Letizia rushed Kate to the Portland Hospital, where she gave birth to a baby boy. Letizia was pale, having held Kate’s hand for the duration. “Now I know why husbands prefer to pace the corridor outside,” she said when Candace, Scarlet, and Angelica arrived armed with flowers and White Company bags of presents. “It’s a bloody battle scene!”
The girls crowded into the small room. Kate lay serenely in bed holding Hercules in her arms, the two looking like the Virgin and Child. They gathered around curiously and gazed into the small face, searching for Pete in the squashed pink features of the baby. “He looks like you,” said Candace, disappointed.
“He looks just like Pete,” Kate replied happily.
“No, I can’t see Pete in there. He’s totally you.”
“I’ve called him. He’s on his way.”
“What about Edmondo?”
“As Hercules is Pete’s, it’s only right that he gets to hold him first. A son. Imagine that! I’ve given Pete a son.”
“You sound like Anne Boleyn,” said Angelica. The door swung open.
“Ah, here’s King Henry,” said Candace, stepping aside.
Pete walked through them to gaze at his child as if they weren’t there. His face flushed with emotion. “A son!” he exclaimed proudly.
Kate handed him over. “Hercules,” she said.
“Hercules?” Pete wasn’t convinced.
“A suitably heroic name,” said Kate.
“The poor little thing hasn’t done anything yet,” Pete argued.
“Oh yes, he has,” said Candace under her breath, nudging Angelica. “I think now would be a good time to leave.”
“Do you think it is Pete’s?” Angelica asked Candac
e and Scarlet as they descended in the lift.
“Absolutely not,” Candace replied.
“Oh, I think it probably is,” said Scarlet.
“Doesn’t look anything like him.”
“But it doesn’t look like anyone else,” Scarlet reminded her.
“That’s because we don’t know what we’re looking for. Give it time. The truth always comes out in the end.”
The birth of Hercules changed nothing with respect to Kate and Pete’s divorce. The lawyers fought it out, and Edmondo distracted Kate with promises of palaces and parties and a lavish wedding on the beaches of Mauritius, which had always been her dream. A year went by. Angelica finished her book and handed it in. Claudia called as soon as she had read it to say that it was even better than The Silk Serpent. Olivier read the manuscript and took her out for dinner to celebrate, raising his glass to his gifted, beautiful wife, and Angelica realized that, with time and love, it was possible for emotional scars to heal. Life went on like a train that waits for no one; she couldn’t alter its course, but she could alter the way she chose to travel.

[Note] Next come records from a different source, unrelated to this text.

$ cat config.mk
export PLATFORM = sky130hd
export DESIGN_NAME = led_pattern_sequencer
export DESIGN_NICKNAME = d
export VERILOG_FILES = /design/src/rtl/led_pattern_sequencer.sv
export SDC_FILE = /design/constraint.sdc
export NUM_CORES = 1
export LEC_CHECK = 0
export CORE_ASPECT_RATIO = 0.8
export CORE_UTILIZATION = 40
export CTS_BUF_LIST = sky130_fd_sc_hd__clkbuf_16
export DETAILED_ROUTE_END_ITERATION = 10
export GPL_TIMING_DRIVEN = 0
export SLEW_MARGIN = 25
export SYNTH_ARGS = -nofsm -noshare
export SYNTH_HDL_FRONTEND = slang
export SYNTH_SLANG_ARGS = --single-unit
$ cat constraint.sdc
create_clock -name clk -period 5.75 [get_ports clk]
set_input_delay 1.15 -clock clk [delete_from_list [all_inputs] [get_ports clk]]
set_output_delay 1.15 -clock clk [all_outputs]
set_load 0.01 [all_outputs]
$ cat src/rtl/led_pattern_sequencer.sv
// Prescaled 8-LED pattern engine: four patterns, mode changes applied on the next step tick.
// Build option: define LED_SEQ_AUTO_EN to advance to the next mode at each frame end.
module led_pattern_sequencer #(
  parameter int TICK_DIV = 50_000_000
) (
  input  logic       clk,
  input  logic       rs,
  input  logic [1:0] mode_req,
  input  logic       mode_load,
  input  logic       pause,
  output logic [7:0] led,
  output logic [1:0] mode,
  output logic       pending,
  output logic       step_tick,
  output logic       frame_done
);

  localparam int CNT_W = $clog2(TICK_DIV);
  localparam logic [CNT_W-1:0] CNT_LAST = CNT_W'(TICK_DIV - 1);

  typedef enum logic [1:0] {
    ROT_L  = 2'd0,
    ROT_R  = 2'd1,
    BOUNCE = 2'd2,
    FILL   = 2'd3
  } mode_t;

  logic [CNT_W-1:0] cnt;
  logic [3:0]       step;
  mode_t            mode_q;
  mode_t            pend_mode;
  logic             dir;
  logic             tick;
  logic [7:0]       led_next;
  logic             dir_next;

  function automatic logic [7:0] init_led(input mode_t m);
    case (m)
      ROT_R:   init_led = 8'hC0;
      FILL:    init_led = 8'h00;
      default: init_led = 8'h03;
    endcase
  endfunction

  function automatic logic [3:0] last_step(input mode_t m);
    case (m)
      BOUNCE:  last_step = 4'd11;
      FILL:    last_step = 4'd15;
      default: last_step = 4'd7;
    endcase
  endfunction

  assign tick = (cnt == CNT_LAST) && !pause;
  assign mode = mode_q;

  // Next pattern value; bounce direction flips when the pair reaches either end.
  always_comb begin
    led_next = led;
    dir_next = dir;
    case (mode_q)
      ROT_L: led_next = {led[6:0], led[7]};
      ROT_R: led_next = {led[0], led[7:1]};
      BOUNCE: begin
        led_next = dir ? {1'b0, led[7:1]} : {led[6:0], 1'b0};
        if (led_next == 8'hC0)
          dir_next = 1'b1;
        else if (led_next == 8'h03)
          dir_next = 1'b0;
      end
      FILL: led_next = (step < 4'd8) ? {led[6:0], 1'b1} : {1'b0, led[7:1]};
    endcase
  end

`ifdef LED_SEQ_AUTO_EN
  mode_t mode_succ;
  assign mode_succ = mode_t'(2'(mode_q + 2'd1));
`endif

  always_ff @(posedge clk or posedge rs) begin
    if (rs) begin
      cnt        <= '0;
      step       <= 4'd0;
      mode_q     <= ROT_L;
      pend_mode  <= ROT_L;
      pending    <= 1'b0;
      dir        <= 1'b0;
      led        <= 8'h03;
      step_tick  <= 1'b0;
      frame_done <= 1'b0;
    end else begin
      step_tick  <= tick;
      frame_done <= 1'b0;
      if (!pause)
        cnt <= (cnt == CNT_LAST) ? '0 : cnt + 1'b1;
      if (mode_load) begin
        pending   <= 1'b1;
        pend_mode <= mode_t'(mode_req);
      end
      // A tick acts on the request stored before this edge; a same-cycle load stays pending.
      if (tick) begin
        if (pending) begin
          mode_q <= pend_mode;
          led    <= init_led(pend_mode);
          step   <= 4'd0;
          dir    <= 1'b0;
          if (!mode_load)
            pending <= 1'b0;
        end else if (step == last_step(mode_q)) begin
          step       <= 4'd0;
          dir        <= 1'b0;
          frame_done <= 1'b1;
`ifdef LED_SEQ_AUTO_EN
          mode_q <= mode_succ;
          led    <= init_led(mode_succ);
`else
          led    <= init_led(mode_q);
`endif
        end else begin
          step <= step + 1'b1;
          led  <= led_next;
          dir  <= dir_next;
        end
      end
    end
  end

endmodule

==> out/results.ini <==
[sta]
fin_skew_ps=6.483
fmax_mhz=350.5
tightest_slew_ps=529.4
hold_violations=0
tns_ps=0
rsz0062_at_grt=false
hold_ws_ps=481.2
slew_violations=0
max_slew_margin=0.6465
period_minus_slack_ps=2853
fin_crit_sh=0.4961
setup_viol=0

[placement]
gp_congestion=0.8594
place_hpwl_microns=4011
io_buffers=18

[finish]
final_nets=307
drive_gt1_frac=0.1067
diodes=0
area_growth_pct=17.81
nFillCells=600

[critical_path]
crit_arrival_ps=3040
worstPathMaxFanout=9
end_kind=register
r2r-start=mode[1]$_DFFE_PP0P_
crit_type=in -> reg
reg2regPathDepth=6
regToRegSetupSlack_ps=3660
reg2reg_to=led[0]$_DFFE_PP1P_
cp.required_ps=5930
critPathLaunchType=input pin

[route]
drt_iter0_markers=111
ant_nets=0
first_pass_iters=4
drc=0
routed.top_layer=met4
dr_wl_met2_microns=2261
detail_route.wl_per_cell_microns=14.71
num_vias=2050
wl_met3_microns=214
drt_wl_total_microns=5606
wl_met1_microns=3064
avgViaCountPerCell=5.381

[worst_hold_path]
hold_path_class=reg -> reg
worstHoldStart=cnt[6]$_DFFE_PP0N_
hold_path_end=cnt[6]$_DFFE_PP0N_
hold_depth=1

[cts]
cts_buffers=5
post_cts_resized=0
cts_setup_buffers=0
path_clk_slew_ps=70
clock_tree.htree_level_count=2
holdBufCountCts=0
clockBufferDepth=2
cts_tree=built
cts_sinks=46
cts_root_buf=clkbuf_16
clk_latency_ps=290

[synthesis]
avgSynthCellArea_sq_um=9.446
synthDistinctLibCells=51
synth_flop_cell=dfrtp_1
async_reset_ff_frac=1.000
ys_seq_elements=46
yosys_warnings=0
synthCells=273
yosysSeqAreaShare=0.4474
syn_nets=281
syn-cell-area_sq_um=2579
synth_edf_count=0

[power]
ir_drop_mv=0.1050
powerDensity_nw_per_um2=232.1
leakage_nw=1.218

[global_route]
grt_antenna_before_repair=0
grt_max_degree=25
grt_overflow=0
grt_usage=0.1862
grt_pass1_vias=1901
grt_pass1_wl_microns=9653

[flow_run]
cap_violations=0

[floorplan]
num_rows=25
die_area_sq_um=6774
io_pins=19
die-width_microns=91.77
die_y_microns=73.82
start_util=0.4249
core_sq_um=6068

[run_status]
status=completed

Then, one spring evening, as Angelica sat in the garden watching the blue tits fly in and out of the feeding cage that swung from the magnolia tree, Olivier came out with two glasses of wine, having just returned from work. The children were playing on the painted wooden playhouse, jumping off the roof, frightening the squirrels away from the bird food with their noisy chatter.
“You’re home early,” she said, pleased.
“I want to spend more time with my family.” He handed her the wine and a little blue book, the size of his hand.
“What’s this?”
“I was in Waterstone’s, buying a book on Roman emperors for Joe, when I saw a pile of these on the counter. The funny name and pretty cover caught my attention. When I read the title, I thought it was something you’d like.”
She stared at the words, her eyes misting with the sudden cascade of memories. “Thank you, darling,” she replied. “How thoughtful of you.”